Migrate a large data warehouse from Greenplum to Amazon Redshift using AWS SCT – Part 2

In this second post of a multi-part series, we share best practices for choosing the optimal Amazon Redshift cluster, data architecture, converting stored procedures, compatible functions and queries widely used for SQL conversions, and recommendations for optimizing the length of data types for table columns. You can check out the first post of this series for guidance on planning, running, and validation of a large-scale data warehouse migration from Greenplum to Amazon Redshift using AWS Schema Conversion Tool (AWS SCT).

Choose your optimal Amazon Redshift cluster

Amazon Redshift has two types of clusters: provisioned and serverless. For provisioned clusters, you need to set up the same with required compute resources. Amazon Redshift Serverless can run high-performance analytics in the cloud at any scale. For more information, refer to Introducing Amazon Redshift Serverless – Run Analytics At Any Scale Without Having to Manage Data Warehouse Infrastructure.

An Amazon Redshift cluster consists of nodes.

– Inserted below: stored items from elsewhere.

==> config.mk <==
export PLATFORM = sky130hd
export DESIGN_NAME = cts_scan_core
export DESIGN_NICKNAME = d
export VERILOG_FILES = /design/src/cts_pkg.sv /design/src/cts_scan_core.sv
export VERILOG_INCLUDE_DIRS = /design/src
export SDC_FILE = /design/constraint.sdc
export NUM_CORES = 2
export LEC_CHECK = 0
export BUFFER_PORTS_ARGS = -buffer_cell sky130_fd_sc_hd__buf_2
export CORE_MARGIN = 5
export CORE_UTILIZATION = 60
export DETAILED_ROUTE_END_ITERATION = 6
export PLACE_DENSITY = 0.84
export SLEW_MARGIN = 40
export SYNTH_ARGS = -nofsm -noshare
export SYNTH_HDL_FRONTEND = slang
export SYNTH_SLANG_ARGS = --single-unit
export TNS_END_PERCENT = 10
==> constraint.sdc <==
create_clock -name mclk -period 10.3 [get_ports mclk]
set_clock_uncertainty 0.1 [all_clocks]
set_input_delay 1.545 -clock mclk [delete_from_list [all_inputs] [get_ports mclk]]
set_output_delay 1.545 -clock mclk [all_outputs]
set_load 0.01 [all_outputs]
==> src/cts_defs.svh <==
`ifndef CTS_DEFS_SVH
`define CTS_DEFS_SVH
// Sensor count and index bounds
`define CTS_NSENS 12
`define CTS_LAST_IDX 4'hb
// Shadow parameter map, byte addresses
`define CTS_SPM_DEPTH 32
`define CTS_A_EN_LO 5'h0c
`define CTS_A_EN_HI 5'h0d
`define CTS_A_SL_LO 5'h0e
`define CTS_A_SL_HI 5'h0f
`define CTS_A_THR 5'h10
`define CTS_A_HYS 5'h11
`define CTS_A_NPOS 5'h12
`define CTS_A_NNEG 5'h13
`define CTS_A_STEP 5'h14
`define CTS_A_PCOMP 5'h15
`define CTS_A_PER_ACT 5'h16
`define CTS_A_PER_DOZE 5'h17
`define CTS_A_RES 5'h18
// Fixed default set: six buttons and a six sensor slider
`define CTS_Q_SENS 8'h20
`define CTS_Q_EN_LO 8'hff
`define CTS_Q_EN_HI 8'h0f
`define CTS_Q_SL_LO 8'hc0
`define CTS_Q_SL_HI 8'h0f
`define CTS_Q_THR 8'h40
`define CTS_Q_HYS 8'h08
`define CTS_Q_NPOS 8'h20
`define CTS_Q_NNEG 8'h20
`define CTS_Q_STEP 8'h04
`define CTS_Q_PCOMP 8'h64
`define CTS_Q_PER_ACT 8'h1e
`define CTS_Q_PER_DOZE 8'hc3
`define CTS_Q_RES 8'h20
`define CTS_Q_NONE 8'h00
// Sequencing counts
`define CTS_LD_END 6'h20
`define CTS_BN_END 6'h1f
`define CTS_PASS_LAST 3'h7
`define CTS_AVG_SH 3
// Operating modes
`define CTS_MODE_DOZE 2'h1
`define CTS_MODE_SLEEP 2'h2
// Timing: one scan period unit and the clock period
`define CTS_MS_NS 1000000
`define CTS_CLK_NS 20
`endif

==> src/cts_pkg.sv <==
package cts_pkg;
   typedef enum logic [2:0] {
      ST_LOAD = 3'h0,
      ST_IDLE = 3'h1,
      ST_SENSE = 3'h2,
      ST_WAIT = 3'h3,
      ST_PROC = 3'h4,
      ST_SLIDE = 3'h5,
      ST_BURN = 3'h6
   } cts_state_e;
   typedef logic signed [15:0] cts_tick_t;
endpackage : cts_pkg

==> src/cts_scan_core.sv <==
`timescale 1ns/10ps
`include "cts_defs.svh"
// Operation
// - Lowest enabled slider sensor is position zero, highest is maximum.
// - Movement only when position changes by at least the step between scans.
// - Separate move-low and move-high events by direction.
// - Measure enabled sensors one at a time, storing each tick result.
// - Disabled sensors are skipped in sensing and processing.
// - Per-sensor sensitivity sets the accumulation cycle count.
// - Per-sensor 16-bit offset value goes to the front end.
// - Power-up estimates offsets driving ticks to zero, then uses them.
// - Offsets clear on reset; estimation restarts afterwards.
// - Average beyond positive or negative noise threshold restarts compensation.
// - Compensation also restarts after a configured number of scans.
// - Host compensation request accepted in Active or Doze mode.
// - Raw ticks are low-pass filtered into a per-sensor average.
// - Difference of raw and average drives sensor states and status.
// - Fixed default set for six buttons and slider runs without host.
// - At power-up use persistent store if valid, else fixed defaults.
// - Selected source is copied to shadow memory; logic uses only that.
// - Shadow memory reloads after every reset.
// - Host sees button, slider status and mode control.
// - Host may overwrite shadow parameters any time after load.
// - Host may have the persistent store written.
// - Store write copies shadow contents on host signal.
// - Touch at threshold plus hysteresis, release below threshold minus hysteresis.
// - Completion event pulses when compensation finishes.
module cts_scan_core import cts_pkg::*; #(
   parameter int MS_CYCLES = `CTS_MS_NS / `CTS_CLK_NS
) (
   // Clock and reset
   input wire logic mclk,
   input wire logic arst_n,
   // Charge sensing front end
   output logic fe_start,
   output logic [3:0] fe_sel,
   output logic [7:0] fe_cycles,
   output logic [15:0] fe_offset,
   input wire logic fe_done,
   input wire logic [15:0] fe_ticks,
   // Persistent parameter store
   input wire logic nvm_valid,
   input wire logic [7:0] nvm_rdata,
   output logic [4:0] nvm_addr,
   output logic nvm_wr,
   output logic [7:0] nvm_wdata,
   // Host control
   input wire logic [1:0] host_mode,
   input wire logic host_comp_req,
   input wire logic host_spm_wr,
   input wire logic [4:0] host_spm_addr,
   input wire logic [7:0] host_spm_wdata,
   input wire logic host_burn_req,
   // Status
   output logic cfg_ready,
   output logic [11:0] button_stat,
   output logic slider_on,
   output logic [7:0] slider_pos,
   output logic move_high,
   output logic move_low,
   output logic comp_done,
   output logic burn_done
);

   // Default set, fixed in logic and never writable
   function automatic logic [7:0] rom_val(input logic [4:0] a);
      case (a)
         `CTS_A_EN_LO: rom_val = `CTS_Q_EN_LO;
         `CTS_A_EN_HI: rom_val = `CTS_Q_EN_HI;
         `CTS_A_SL_LO: rom_val = `CTS_Q_SL_LO;
         `CTS_A_SL_HI: rom_val = `CTS_Q_SL_HI;
         `CTS_A_THR: rom_val = `CTS_Q_THR;
         `CTS_A_HYS: rom_val = `CTS_Q_HYS;
         `CTS_A_NPOS: rom_val = `CTS_Q_NPOS;
         `CTS_A_NNEG: rom_val = `CTS_Q_NNEG;
         `CTS_A_STEP: rom_val = `CTS_Q_STEP;
         `CTS_A_PCOMP: rom_val = `CTS_Q_PCOMP;
         `CTS_A_PER_ACT: rom_val = `CTS_Q_PER_ACT;
         `CTS_A_PER_DOZE: rom_val = `CTS_Q_PER_DOZE;
         `CTS_A_RES: rom_val = `CTS_Q_RES;
         default: rom_val = (a < `CTS_A_EN_LO) ? `CTS_Q_SENS : `CTS_Q_NONE;
      endcase
   endfunction : rom_val

   logic [7:0] shadow_param_ram [0:`CTS_SPM_DEPTH-1];
   cts_tick_t raw [0:`CTS_NSENS-1];
   cts_tick_t avg [0:`CTS_NSENS-1];
   cts_tick_t off [0:`CTS_NSENS-1];
   cts_state_e st_reg;
   logic [3:0] idx_reg;
   logic [5:0] ld_reg;
   logic src_nvm_reg;
   logic [11:0] btn_reg;
   logic comp_pend_reg, comp_run_reg, burn_pend_reg;
   logic [2:0] pass_reg;
   logic [7:0] scan_cnt_reg, per_cnt_reg;
   logic [15:0] ms_cnt_reg;
   logic [3:0] sl_cnt_reg, best_rank_reg;
   cts_tick_t best_reg;

   // Decoded shadow fields
   logic [11:0] en_vec, sl_vec;
   logic [4:0] ix5, ld_m1;
   logic last, proc_en, scan_go, sense_end, pass_last, scan_due;
   cts_tick_t diff, avg_new;
   logic signed [16:0] d17, on_lvl, off_lvl, a17, npos, nneg;
   logic noise_hit, per_hit, host_ok, sl_any;
   logic [11:0] prod;
   logic [7:0] pos_calc, per_sel;
   assign en_vec = {shadow_param_ram[`CTS_A_EN_HI][3:0], shadow_param_ram[`CTS_A_EN_LO]};
   assign sl_vec = {shadow_param_ram[`CTS_A_SL_HI][3:0], shadow_param_ram[`CTS_A_SL_LO]} & en_vec;
   assign ix5 = {1'b0, idx_reg};
   assign ld_m1 = 5'(ld_reg - 6'h01);
   assign last = (idx_reg == `CTS_LAST_IDX);
   assign proc_en = (st_reg == ST_PROC) && en_vec[idx_reg];
   assign scan_go = (st_reg == ST_IDLE) && !burn_pend_reg && scan_due;
   assign sense_end = last && (((st_reg == ST_SENSE) && !en_vec[idx_reg]) || ((st_reg == ST_WAIT) && fe_done));
   assign pass_last = (pass_reg == `CTS_PASS_LAST);

   // Filter and hysteresis arithmetic, widened to keep the sign
   assign diff = raw[idx_reg] - avg[idx_reg];
   assign avg_new = avg[idx_reg] + (diff >>> `CTS_AVG_SH);
   assign d17 = {diff[15], diff};
   assign a17 = {avg_new[15], avg_new};
   assign on_lvl = {9'h000, shadow_param_ram[`CTS_A_THR]} + {9'h000, shadow_param_ram[`CTS_A_HYS]};
   assign off_lvl = {9'h000, shadow_param_ram[`CTS_A_THR]} - {9'h000, shadow_param_ram[`CTS_A_HYS]};
   assign npos = {9'h000, shadow_param_ram[`CTS_A_NPOS]};
   assign nneg = 17'sh00000 - {9'h000, shadow_param_ram[`CTS_A_NNEG]};

   // Compensation triggers
   assign noise_hit = proc_en && !comp_run_reg && ((a17 > npos) || (a17 < nneg));
   assign per_hit = (st_reg == ST_SLIDE) && (shadow_param_ram[`CTS_A_PCOMP] != `CTS_Q_NONE)
                    && (scan_cnt_reg >= shadow_param_ram[`CTS_A_PCOMP]);
   assign host_ok = host_comp_req && (host_mode != `CTS_MODE_SLEEP);

   // Slider position by rank of the strongest slider sensor
   assign sl_any = |(btn_reg & sl_vec);
   assign prod = best_rank_reg * shadow_param_ram[`CTS_A_RES];
   assign pos_calc = prod[7:0];
   assign per_sel = (host_mode == `CTS_MODE_DOZE) ? shadow_param_ram[`CTS_A_PER_DOZE] : shadow_param_ram[`CTS_A_PER_ACT];
   assign scan_due = cfg_ready && (host_mode != `CTS_MODE_SLEEP) && (per_cnt_reg >= per_sel);

   // Sequencer: load, scan, process, burn
   always_ff @(posedge mclk or negedge arst_n) begin
      if (!arst_n) begin
         st_reg <= ST_LOAD;
         idx_reg <= 4'h0;
         ld_reg <= 6'h00;
         src_nvm_reg <= 1'b0;
         cfg_ready <= 1'b0;
      end else begin
         case (st_reg)
            ST_LOAD: begin
               if (ld_reg == 6'h00) begin
                  src_nvm_reg <= nvm_valid;
               end
               ld_reg <= ld_reg + 6'h01;
               if (ld_reg == `CTS_LD_END) begin
                  st_reg <= ST_IDLE;
                  cfg_ready <= 1'b1;
               end
            end
            ST_IDLE: begin
               idx_reg <= 4'h0;
               ld_reg <= 6'h00;
               if (burn_pend_reg) begin
                  st_reg <= ST_BURN;
               end else if (scan_due) begin
                  st_reg <= ST_SENSE;
               end
            end
            ST_SENSE: begin
               if (en_vec[idx_reg]) begin
                  st_reg <= ST_WAIT;
               end else if (last) begin
                  idx_reg <= 4'h0;
                  st_reg <= !comp_run_reg ? ST_PROC : (pass_last ? ST_IDLE : ST_SENSE);
               end else begin
                  idx_reg <= idx_reg + 4'h1;
               end
            end
            ST_WAIT: begin
               if (fe_done && last) begin
                  idx_reg <= 4'h0;
                  st_reg <= !comp_run_reg ? ST_PROC : (pass_last ? ST_IDLE : ST_SENSE);
               end else if (fe_done) begin
                  idx_reg <= idx_reg + 4'h1;
                  st_reg <= ST_SENSE;
               end
            end
            ST_PROC: begin
               idx_reg <= idx_reg + 4'h1;
               if (last) begin
                  st_reg <= ST_SLIDE;
               end
            end
            ST_SLIDE: st_reg <= ST_IDLE;
            ST_BURN: begin
               ld_reg <= ld_reg + 6'h01;
               if (ld_reg == `CTS_BN_END) begin
                  st_reg <= ST_IDLE;
               end
            end
            default: st_reg <= ST_IDLE;
         endcase
      end
   end

   // Shadow memory; left unreset, it is refilled after every reset
   always_ff @(posedge mclk) begin
      if (st_reg == ST_LOAD && ld_reg != 6'h00) begin
         shadow_param_ram[ld_m1] <= src_nvm_reg ? nvm_rdata : rom_val(ld_m1);
      end else if (host_spm_wr && cfg_ready) begin
         shadow_param_ram[host_spm_addr] <= host_spm_wdata;
      end
   end

   // Store port: read walk during load, write walk during burn
   always_ff @(posedge mclk or negedge arst_n) begin
      if (!arst_n) begin
         nvm_addr <= 5'h00;
         nvm_wr <= 1'b0;
         nvm_wdata <= 8'h00;
         burn_done <= 1'b0;
      end else begin
         nvm_wr <= (st_reg == ST_BURN);
         burn_done <= (st_reg == ST_BURN) && (ld_reg == `CTS_BN_END);
         if (st_reg == ST_LOAD || st_reg == ST_BURN) begin
            nvm_addr <= ld_reg[4:0];
            nvm_wdata <= shadow_param_ram[ld_reg[4:0]];
         end
      end
   end

   // Front end request, one sensor at a time
   always_ff @(posedge mclk or negedge arst_n) begin
      if (!arst_n) begin
         fe_start <= 1'b0;
         fe_sel <= 4'h0;
         fe_cycles <= 8'h00;
         fe_offset <= 16'h0000;
      end else begin
         fe_start <= (st_reg == ST_SENSE) && en_vec[idx_reg];
         if (st_reg == ST_SENSE) begin
            fe_sel <= idx_reg;
            fe_cycles <= shadow_param_ram[ix5];
            fe_offset <= off[idx_reg];
         end
      end
   end

   // Offsets start at zero and integrate residual ticks each pass
   always_ff @(posedge mclk or negedge arst_n) begin
      if (!arst_n) begin
         for (int i = 0; i < `CTS_NSENS; i++) begin
            off[i] <= 16'sh0000;
         end
      end else if (st_reg == ST_WAIT && fe_done && comp_run_reg) begin
         off[idx_reg] <= off[idx_reg] + fe_ticks;
      end
   end

   // Compensation control; a new trigger wins over the take
   always_ff @(posedge mclk or negedge arst_n) begin
      if (!arst_n) begin
         comp_pend_reg <= 1'b1;
         comp_run_reg <= 1'b0;
         pass_reg <= 3'h0;
         comp_done <= 1'b0;
         scan_cnt_reg <= 8'h00;
      end else begin
         comp_done <= 1'b0;
         comp_pend_reg <= noise_hit || per_hit || host_ok || (comp_pend_reg && !scan_go);
         if (scan_go && comp_pend_reg) begin
            comp_run_reg <= 1'b1;
            pass_reg <= 3'h0;
            scan_cnt_reg <= 8'h00;
         end else if (sense_end && comp_run_reg) begin
            pass_reg <= pass_reg + 3'h1;
            if (pass_last) begin
               comp_run_reg <= 1'b0;
               comp_done <= 1'b1;
            end
         end else if (st_reg == ST_SLIDE && scan_cnt_reg != 8'hff) begin
            scan_cnt_reg <= scan_cnt_reg + 8'h01;
         end
      end
   end

   // Raw ticks and averages; both restart when compensation completes
   always_ff @(posedge mclk or negedge arst_n) begin
      if (!arst_n) begin
         for (int i = 0; i < `CTS_NSENS; i++) begin
            raw[i] <= 16'sh0000;
            avg[i] <= 16'sh0000;
         end
      end else if (comp_done) begin
         for (int i = 0; i < `CTS_NSENS; i++) begin
            raw[i] <= 16'sh0000;
            avg[i] <= 16'sh0000;
         end
      end else if (st_reg == ST_WAIT && fe_done && !comp_run_reg) begin
         raw[idx_reg] <= fe_ticks;
      end else if (proc_en) begin
         avg[idx_reg] <= avg_new;
      end
   end

   // Touch detection with hysteresis band
   always_ff @(posedge mclk or negedge arst_n) begin
      if (!arst_n) begin
         btn_reg <= 12'h000;
      end else if (st_reg == ST_PROC) begin
         if (!en_vec[idx_reg]) begin
            btn_reg[idx_reg] <= 1'b0;
         end else if (d17 >= on_lvl) begin
            btn_reg[idx_reg] <= 1'b1;
         end else if (d17 < off_lvl) begin
            btn_reg[idx_reg] <= 1'b0;
         end
      end
   end

   // Strongest slider sensor; rank counts enabled slider inputs only
   always_ff @(posedge mclk or negedge arst_n) begin
      if (!arst_n) begin
         sl_cnt_reg <= 4'h0;
         best_rank_reg <= 4'h0;
         best_reg <= 16'sh0000;
      end else if (scan_go) begin
         sl_cnt_reg <= 4'h0;
      end else if (proc_en && sl_vec[idx_reg]) begin
         sl_cnt_reg <= sl_cnt_reg + 4'h1;
         if (sl_cnt_reg == 4'h0 || diff > best_reg) begin
            best_reg <= diff;
            best_rank_reg <= sl_cnt_reg;
         end
      end
   end

   // Status once per scan; moves compare with the previous scan
   always_ff @(posedge mclk or negedge arst_n) begin
      if (!arst_n) begin
         button_stat <= 12'h000;
         slider_on <= 1'b0;
         slider_pos <= 8'h00;
         move_high <= 1'b0;
         move_low <= 1'b0;
      end else begin
         move_high <= 1'b0;
         move_low <= 1'b0;
         if (st_reg == ST_SLIDE) begin
            button_stat <= btn_reg & ~sl_vec;
            slider_on <= sl_any;
            if (sl_any) begin
               slider_pos <= pos_calc;
               move_high <= slider_on && ({1'b0, pos_calc} >= {1'b0, slider_pos} + {1'b0, shadow_param_ram[`CTS_A_STEP]});
               move_low <= slider_on && ({1'b0, slider_pos} >= {1'b0, pos_calc} + {1'b0, shadow_param_ram[`CTS_A_STEP]});
            end
         end
      end
   end

   // Scan period timer from a millisecond enable
   always_ff @(posedge mclk or negedge arst_n) begin
      if (!arst_n) begin
         ms_cnt_reg <= 16'h0000;
         per_cnt_reg <= 8'h00;
      end else begin
         ms_cnt_reg <= (ms_cnt_reg == 16'(MS_CYCLES - 1)) ? 16'h0000 : ms_cnt_reg + 16'h0001;
         if (scan_go) begin
            per_cnt_reg <= 8'h00;
         end else if (ms_cnt_reg == 16'(MS_CYCLES - 1) && per_cnt_reg != 8'hff) begin
            per_cnt_reg <= per_cnt_reg + 8'h01;
         end
      end
   end

   // Burn request held until the walk starts
   always_ff @(posedge mclk or negedge arst_n) begin
      if (!arst_n) begin
         burn_pend_reg <= 1'b0;
      end else begin
         burn_pend_reg <= (host_burn_req && cfg_ready) || (burn_pend_reg && st_reg != ST_IDLE);
      end
   end
endmodule : cts_scan_core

Each cluster has a leader node and one or more compute nodes. The leader node receives queries from client applications, parses the queries, and develops query run plans. The leader node then coordinates the parallel run of these plans with the compute nodes and aggregates the intermediate results from these nodes. It then returns the results to the client applications.

When determining your type of cluster, consider the following:

Estimate the size of the input data compressed, vCPU, and performance. As of this writing, we recommend the Amazon Redshift RA3 instance with managed storage, which scales compute and storage independently for fast query performance.
Amazon Redshift provides an automated “Help me choose” cluster based on the size of your data.
A main advantage of a cloud Amazon Redshift data warehouse is that you’re no longer stuck with hardware and commodities like old guard data warehouses. For faster innovation, you have the option to try different cluster options and choose the optimized one in terms of performance and cost.
At the time of development or pilot, you can usually start with a smaller number of nodes. As you move to production, you can adjust the number of nodes based on your usage pattern. When right-sizing your clusters, we recommend choosing the reserved instance type to cut down the cost even further. The public-facing utility Simple Replay can help you determine performance against different cluster types and sizes by replaying the customer workload. For provisioned clusters, if you’re planning to use the recommended RA3 instance, you can compare different node types to determine the right instance type.
Based on your workload pattern, Amazon Redshift supports resize, pause and stop, and concurrency scaling of the cluster. Amazon Redshift workload management (WLM) enables effective and flexible management of memory and query concurrency.

Create data extraction tasks with AWS SCT

With AWS SCT extraction agents, you can migrate your source tables in parallel. These extraction agents authenticate using a valid user on the data source, allowing you to adjust the resources available for that user during the extraction. AWS SCT agents process the data locally and upload it to Amazon Simple Storage Service (Amazon S3) through the network (via AWS Direct Connect). We recommend having a consistent network bandwidth between your Greenplum machine where the AWS SCT agent is installed and your AWS Region.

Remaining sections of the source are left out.